Picillo, Marina; Lizarraga, Karlo J; Friesen, Erik L; Chau, Hien; Zhang, Ming; Sato, Christine; Rooke, Grace; Munhoz, Renato P; Rogaeva, Ekaterina; Fraser, Paul E; Kalia, Suneil K; Kalia, Lorraine V.
Afiliación
  • Picillo M; Center for Neurodegenerative Diseases (CEMAND), Department of Medicine and Surgery, University of Salerno, Salerno, Italy.
  • Lizarraga KJ; Edmond J. Safra Program in Parkinson's Disease and Morton and Gloria Shulman Movement Disorders Clinic, Division of Neurology, Department of Medicine, Toronto Western Hospital, University Health Network, Toronto, Ontario, Canada.
  • Friesen EL; Division of Neurology, Department of Medicine, University of Toronto, Toronto, Ontario, Canada.
  • Chau H; Edmond J. Safra Program in Parkinson's Disease and Morton and Gloria Shulman Movement Disorders Clinic, Division of Neurology, Department of Medicine, Toronto Western Hospital, University Health Network, Toronto, Ontario, Canada.
  • Zhang M; Division of Neurology, Department of Medicine, University of Toronto, Toronto, Ontario, Canada.
  • Sato C; Krembil Research Institute, Toronto Western Hospital, University Health Network, Toronto, Ontario, Canada.
  • Rooke G; Krembil Research Institute, Toronto Western Hospital, University Health Network, Toronto, Ontario, Canada.
  • Munhoz RP; Tanz Centre for Research in Neurodegenerative Diseases, University of Toronto, Toronto, Ontario, Canada.
  • Rogaeva E; Tanz Centre for Research in Neurodegenerative Diseases, University of Toronto, Toronto, Ontario, Canada.
  • Fraser PE; Tanz Centre for Research in Neurodegenerative Diseases, University of Toronto, Toronto, Ontario, Canada.
  • Kalia SK; Edmond J. Safra Program in Parkinson's Disease and Morton and Gloria Shulman Movement Disorders Clinic, Division of Neurology, Department of Medicine, Toronto Western Hospital, University Health Network, Toronto, Ontario, Canada.
  • Kalia LV; Division of Neurology, Department of Medicine, University of Toronto, Toronto, Ontario, Canada.
Mov Disord ; 33(12): 1950-1955, 2018 12.
Article en En | MEDLINE | ID: mdl-30423204
ABSTRACT

BACKGROUND:

SNCA mutations cause autosomal dominant parkinsonism and inform our understanding of the molecular underpinnings of synucleinopathies.
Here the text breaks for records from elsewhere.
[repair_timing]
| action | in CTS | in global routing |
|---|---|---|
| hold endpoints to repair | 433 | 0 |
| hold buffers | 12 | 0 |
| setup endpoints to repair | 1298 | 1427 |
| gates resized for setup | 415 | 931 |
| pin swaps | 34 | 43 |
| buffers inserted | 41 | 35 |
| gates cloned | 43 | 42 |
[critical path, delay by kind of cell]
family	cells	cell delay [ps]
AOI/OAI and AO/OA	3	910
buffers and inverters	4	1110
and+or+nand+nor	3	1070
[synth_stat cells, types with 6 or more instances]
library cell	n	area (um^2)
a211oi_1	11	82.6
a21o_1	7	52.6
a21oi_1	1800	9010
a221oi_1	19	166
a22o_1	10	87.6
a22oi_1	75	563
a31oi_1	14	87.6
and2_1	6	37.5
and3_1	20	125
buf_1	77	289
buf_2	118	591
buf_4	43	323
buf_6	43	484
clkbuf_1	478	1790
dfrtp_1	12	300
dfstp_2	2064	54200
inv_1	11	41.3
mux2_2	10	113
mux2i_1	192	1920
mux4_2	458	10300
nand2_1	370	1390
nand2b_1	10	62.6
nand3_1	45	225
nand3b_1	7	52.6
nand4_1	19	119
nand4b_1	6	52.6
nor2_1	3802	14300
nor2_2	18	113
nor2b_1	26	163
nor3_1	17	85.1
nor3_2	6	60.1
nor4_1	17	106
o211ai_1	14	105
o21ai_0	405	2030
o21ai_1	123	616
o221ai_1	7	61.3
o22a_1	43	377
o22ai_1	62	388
`src/rtl/dock_loop_pkg.sv`:
```
package dock_loop_pkg;
  typedef enum logic [1:0] {
    OP_MOVE  = 2'b00,
    OP_SHIFT = 2'b01,
    OP_SET   = 2'b10,
    OP_NONE  = 2'b11
  } op_e;

  typedef enum logic [1:0] {
    DST_OUTER = 2'b00,
    DST_INNER = 2'b01,
    DST_MISC  = 2'b10,
    DST_FLAG  = 2'b11
  } dst_e;

  typedef enum logic [1:0] {
    SRC_PAY  = 2'b00,
    SRC_DATA = 2'b01,
    SRC_ALT  = 2'b10,
    SRC_NONE = 2'b11
  } src_e;
endpackage

```
`src/rtl/odl_gate.sv`:
```
module odl_gate
  import dock_loop_pkg::*;
(
  input  logic [1:0] op_i,
  input  logic [1:0] dst_i,
  input  logic       os_i,
  input  logic       intr_i,
  input  logic       pred_i,
  input  logic       olc_pos_i,
  output logic       exec_en_o,
  output logic       torp_en_o,
  output logic       inner_o,
  output logic       recycle_o
);
  logic exempt;

  // one-shot outer-counter load bypasses the outer gate
  assign exempt    = (op_i == OP_SET) && (dst_i == DST_OUTER) && os_i;
  assign exec_en_o = pred_i && (exempt || olc_pos_i);
  assign torp_en_o = pred_i && intr_i && (os_i || olc_pos_i);
  assign inner_o   = (op_i == OP_MOVE);
  assign recycle_o = !os_i && olc_pos_i;
endmodule

```
`src/rtl/odl_ilc.sv`:
```
module odl_ilc #(
  parameter int CNT_W = 6
) (
  input  logic             clk_i,
  input  logic             rst_ni,
  input  logic             clr_i,
  input  logic             step_i,
  input  logic             load_i,
  input  logic             load_inf_i,
  input  logic [CNT_W-1:0] load_val_i,
  output logic [CNT_W-1:0] cnt_o,
  output logic             inf_o,
  output logic             last_o
);
  logic [CNT_W-1:0] cnt_q;
  logic             inf_q;

  always_ff @(posedge clk_i or negedge rst_ni) begin
    if (!rst_ni) begin
      cnt_q <= '0;
      inf_q <= 1'b0;
    end else if (clr_i) begin
      cnt_q <= '0;
      inf_q <= 1'b0;
    end else if (load_i) begin
      cnt_q <= load_inf_i ? '0 : load_val_i;
      inf_q <= load_inf_i;
    end else if (step_i && !inf_q && cnt_q != '0) begin
      cnt_q <= cnt_q - CNT_W'(1);
    end
  end

  assign cnt_o  = cnt_q;
  assign inf_o  = inf_q;
  assign last_o = !inf_q && (cnt_q == '0);

  p_inf_hold_r2: assert property (@(posedge clk_i) disable iff (!rst_ni)
    step_i && inf_q && !clr_i && !load_i |=> inf_q);
  p_step_dec_r1: assert property (@(posedge clk_i) disable iff (!rst_ni)
    step_i && !inf_q && (cnt_q != '0) && !clr_i && !load_i
      |=> cnt_q == $past(cnt_q) - CNT_W'(1));
endmodule

```
`src/rtl/odl_olc.sv`:
```
module odl_olc
  import dock_loop_pkg::*;
#(
  parameter int CNT_W = 6
) (
  input  logic             clk_i,
  input  logic             rst_ni,
  input  logic             clr_i,
  input  logic             load_i,
  input  logic [1:0]       sel_i,
  input  logic [CNT_W-1:0] payload_i,
  input  logic [CNT_W-1:0] data_i,
  output logic [CNT_W-1:0] cnt_o,
  output logic             pos_o,
  output logic             unseal_o
);
  logic [CNT_W-1:0] cnt_q, load_val, cnt_d;
  logic             wr, unseal_q;

  always_comb begin
    unique case (sel_i)
      SRC_PAY:  load_val = payload_i;
      SRC_DATA: load_val = data_i;
      SRC_ALT:  load_val = (cnt_q == '0) ? '0 : cnt_q - CNT_W'(1);
      default:  load_val = cnt_q;
    endcase
  end

  assign wr    = clr_i || load_i;
  assign cnt_d = clr_i ? '0 : load_val;

  always_ff @(posedge clk_i or negedge rst_ni) begin
    if (!rst_ni) begin
      cnt_q    <= '0;
      unseal_q <= 1'b0;
    end else begin
      if (wr) cnt_q <= cnt_d;
      unseal_q <= wr && (cnt_d == '0);
    end
  end

  assign cnt_o    = cnt_q;
  assign pos_o    = (cnt_q != '0);
  assign unseal_o = unseal_q;

  p_unseal_zero_r10: assert property (@(posedge clk_i) disable iff (!rst_ni)
    unseal_q |-> cnt_q == '0);
  p_dec_sat_r7: assert property (@(posedge clk_i) disable iff (!rst_ni)
    load_i && !clr_i && sel_i == SRC_ALT && cnt_q == '0 |=> cnt_q == '0);
endmodule

```
`src/rtl/dock_loop_ctrl.sv`:
```
module dock_loop_ctrl
  import dock_loop_pkg::*;
#(
  parameter int CNT_W = 6
) (
  input  logic             clk_i,
  input  logic             rst_ni,
  input  logic             od_valid_i,
  input  logic [1:0]       op_i,
  input  logic             os_i,
  input  logic             intr_i,
  input  logic             pred_i,
  input  logic [1:0]       set_src_i,
  input  logic [1:0]       set_dst_i,
  input  logic [CNT_W-1:0] payload_i,
  input  logic [CNT_W-1:0] data_i,
  input  logic             hatch_sealed_i,
  input  logic             torpedo_i,
  output logic             exec_o,
  output logic             requeue_o,
  output logic             retire_o,
  output logic             torp_ack_o,
  output logic             unseal_o,
  output logic [CNT_W-1:0] ilc_o,
  output logic             ilc_inf_o,
  output logic [CNT_W-1:0] olc_o
);
  logic olc_pos, exec_en, torp_en, inner, recycle, ilc_last;
  logic exec_done_q, req_done_q;
  logic torp_fire, exec_fire, exec_finish, req_fire, exec_part, req_part, retire;
  logic set_fire, olc_load, ilc_load;

  odl_gate u_gate (
    .op_i      (op_i),
    .dst_i     (set_dst_i),
    .os_i      (os_i),
    .intr_i    (intr_i),
    .pred_i    (pred_i),
    .olc_pos_i (olc_pos),
    .exec_en_o (exec_en),
    .torp_en_o (torp_en),
    .inner_o   (inner),
    .recycle_o (recycle)
  );

  assign torp_fire   = od_valid_i && torpedo_i && torp_en;
  assign exec_fire   = od_valid_i && !torp_fire && exec_en && !exec_done_q;
  assign exec_finish = exec_fire && (!inner || ilc_last);
  assign req_fire    = od_valid_i && !torp_fire && recycle && hatch_sealed_i && !req_done_q;
  assign exec_part   = exec_done_q || exec_finish || !exec_en;
  assign req_part    = req_done_q || req_fire || !recycle;
  assign retire      = od_valid_i && (torp_fire || (exec_part && req_part));

  assign set_fire = exec_fire && (op_i == OP_SET) && (set_src_i != SRC_NONE);
  assign olc_load = set_fire && (set_dst_i == DST_OUTER);
  assign ilc_load = set_fire && (set_dst_i == DST_INNER);

  always_ff @(posedge clk_i or negedge rst_ni) begin
    if (!rst_ni) begin
      exec_done_q <= 1'b0;
      req_done_q  <= 1'b0;
    end else if (retire) begin
      exec_done_q <= 1'b0;
      req_done_q  <= 1'b0;
    end else begin
      exec_done_q <= exec_done_q || exec_finish;
      req_done_q  <= req_done_q || req_fire;
    end
  end

  odl_ilc #(.CNT_W(CNT_W)) u_ilc (
    .clk_i      (clk_i),
    .rst_ni     (rst_ni),
    .clr_i      (torp_fire),
    .step_i     (exec_fire && inner),
    .load_i     (ilc_load),
    .load_inf_i (set_src_i == SRC_ALT),
    .load_val_i ((set_src_i == SRC_DATA) ? data_i : payload_i),
    .cnt_o      (ilc_o),
    .inf_o      (ilc_inf_o),
    .last_o     (ilc_last)
  );

  odl_olc #(.CNT_W(CNT_W)) u_olc (
    .clk_i     (clk_i),
    .rst_ni    (rst_ni),
    .clr_i     (torp_fire),
    .load_i    (olc_load),
    .sel_i     (set_src_i),
    .payload_i (payload_i),
    .data_i    (data_i),
    .cnt_o     (olc_o),
    .pos_o     (olc_pos),
    .unseal_o  (unseal_o)
  );

  assign exec_o     = exec_fire;
  assign requeue_o  = req_fire;
  assign retire_o   = retire;
  assign torp_ack_o = torp_fire;

  p_outer_gate_r4: assert property (@(posedge clk_i) disable iff (!rst_ni)
    exec_o && olc_o == '0 |-> op_i == OP_SET && set_dst_i == DST_OUTER && os_i);
  p_requeue_sealed_r5: assert property (@(posedge clk_i) disable iff (!rst_ni)
    requeue_o |-> hatch_sealed_i && !os_i && olc_o != '0);
  p_torp_clear_r9: assert property (@(posedge clk_i) disable iff (!rst_ni)
    torp_ack_o |=> olc_o == '0 && ilc_o == '0 && !ilc_inf_o);
  p_torp_excl_r9: assert property (@(posedge clk_i) disable iff (!rst_ni)
    torp_ack_o |-> !exec_o && !requeue_o && retire_o);
  p_no_pred_r3: assert property (@(posedge clk_i) disable iff (!rst_ni)
    !pred_i |-> !exec_o && !torp_ack_o);
  p_single_requeue_r5: assert property (@(posedge clk_i) disable iff (!rst_ni)
    requeue_o && !retire_o |=> !requeue_o);
endmodule

```
--- config.mk ---
export PLATFORM = sky130hd
export DESIGN_NAME = upd_coh_ctrl
export DESIGN_NICKNAME = d
export VERILOG_FILES = /design/src/rtl/upd_coh_pkg.sv /design/src/rtl/upd_coh_table.sv /design/src/rtl/upd_coh_snoop.sv /design/src/rtl/upd_coh_seq.sv /design/src/rtl/upd_coh_ctrl.sv
export SDC_FILE = /design/constraint.sdc
export NUM_CORES = 1
export LEC_CHECK = 0
export BUFFER_PORTS_ARGS = -buffer_cell sky130_fd_sc_hd__buf_2
export CAP_MARGIN = 15
export CORE_MARGIN = 1.5
export CORE_UTILIZATION = 50
export CTS_CLUSTER_DIAMETER = 200
export DETAILED_ROUTE_END_ITERATION = 7
export GPL_TIMING_DRIVEN = 0
export PLACE_DENSITY = 0.8
export REMOVE_ABC_BUFFERS = 1
export SYNTH_ARGS = -nofsm -noshare
export SYNTH_HDL_FRONTEND = slang
export SYNTH_SLANG_ARGS = --single-unit
--- constraint.sdc ---
create_clock -name clk -period 8.7 [get_ports clk]
set_clock_uncertainty 0.05 [all_clocks]
set_input_delay 0.87 -clock clk [delete_from_list [all_inputs] [get_ports clk]]
set_output_delay 0.87 -clock clk [all_outputs]
set_load 0.1 [all_outputs]
--- src/rtl/upd_coh_pkg.sv ---
package upd_coh_pkg;

    typedef enum logic [1:0] {
        ST_EC = 2'd0,
        ST_SC = 2'd1,
        ST_SM = 2'd2,
        ST_MD = 2'd3
    } line_st_e;

    typedef enum logic [1:0] {
        BC_NONE = 2'd0,
        BC_RD   = 2'd1,
        BC_UPD  = 2'd2,
        BC_WB   = 2'd3
    } bus_cmd_e;

    typedef enum logic [1:0] {
        CS_IDLE     = 2'd0,
        CS_WB_WAIT  = 2'd1,
        CS_RD_WAIT  = 2'd2,
        CS_UPD_WAIT = 2'd3
    } ctrl_st_e;

    function automatic logic is_owner(line_st_e s);
        return (s == ST_SM) || (s == ST_MD);
    endfunction

endpackage

--- src/rtl/upd_coh_table.sv ---
module upd_coh_table
    import upd_coh_pkg::*;
#(
    parameter int IDX_W = 3,
    parameter int TAG_W = 13
) (
    input  logic             clk,
    input  logic             rst_n,
    input  logic             loc_we,
    input  logic [IDX_W-1:0] loc_idx,
    input  logic             loc_vld,
    input  logic [TAG_W-1:0] loc_tag,
    input  line_st_e         loc_st,
    input  logic             snp_we,
    input  logic [IDX_W-1:0] snp_idx,
    input  line_st_e         snp_st,
    input  logic [IDX_W-1:0] ra_idx,
    output logic             ra_vld,
    output logic [TAG_W-1:0] ra_tag,
    output line_st_e         ra_st,
    input  logic [IDX_W-1:0] rb_idx,
    output logic             rb_vld,
    output logic [TAG_W-1:0] rb_tag,
    output line_st_e         rb_st
);
    localparam int NLINES = 1 << IDX_W;

    logic             vld_q [NLINES];
    logic [TAG_W-1:0] tag_q [NLINES];
    line_st_e         st_q  [NLINES];

    always_ff @(posedge clk) begin
        for (int i = 0; i < NLINES; i++) begin
            if (!rst_n) begin
                vld_q[i] <= 1'b0;
                tag_q[i] <= '0;
                st_q[i]  <= ST_EC;
            end else if (loc_we && (loc_idx == IDX_W'(i))) begin
                vld_q[i] <= loc_vld;
                tag_q[i] <= loc_tag;
                st_q[i]  <= loc_st;
            end else if (snp_we && (snp_idx == IDX_W'(i))) begin
                st_q[i]  <= snp_st;
            end
        end
    end

    assign ra_vld = vld_q[ra_idx];
    assign ra_tag = tag_q[ra_idx];
    assign ra_st  = st_q[ra_idx];
    assign rb_vld = vld_q[rb_idx];
    assign rb_tag = tag_q[rb_idx];
    assign rb_st  = st_q[rb_idx];


    port_clash_chk: assert property (@(posedge clk) disable iff (!rst_n)
        !(loc_we && snp_we && (loc_idx == snp_idx)));

endmodule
The most recently identified mutation, p.Ala53Glu (A53E), has only been observed in Finland. The objectives of this study were to examine clinical, genetic, epigenetic, and biochemical features of the first family outside Finland with A53E.

METHODS:

We examined a Canadian family with parkinsonism because of A53E using haplotype and DNA methylation analyses. We assessed aggregation properties of A53E α-synuclein in vitro.

RESULTS:

Family members with parkinsonism shared a common haplotype distinct from Finnish patients with A53E. Increased acceleration of DNA methylation age was accompanied by earlier age at onset in the family members. We demonstrate that A53E α-synuclein has a propensity to form oligomers and phosphorylation promotes fibrillation.

CONCLUSIONS:

A53E as a cause of parkinsonism is not restricted to Finnish individuals. DNA methylation may contribute to disease age at onset. A53E enriches α-synuclein oligomers and fibrils dependent on the phosphorylation state. © 2018 International Parkinson and Movement Disorder Society.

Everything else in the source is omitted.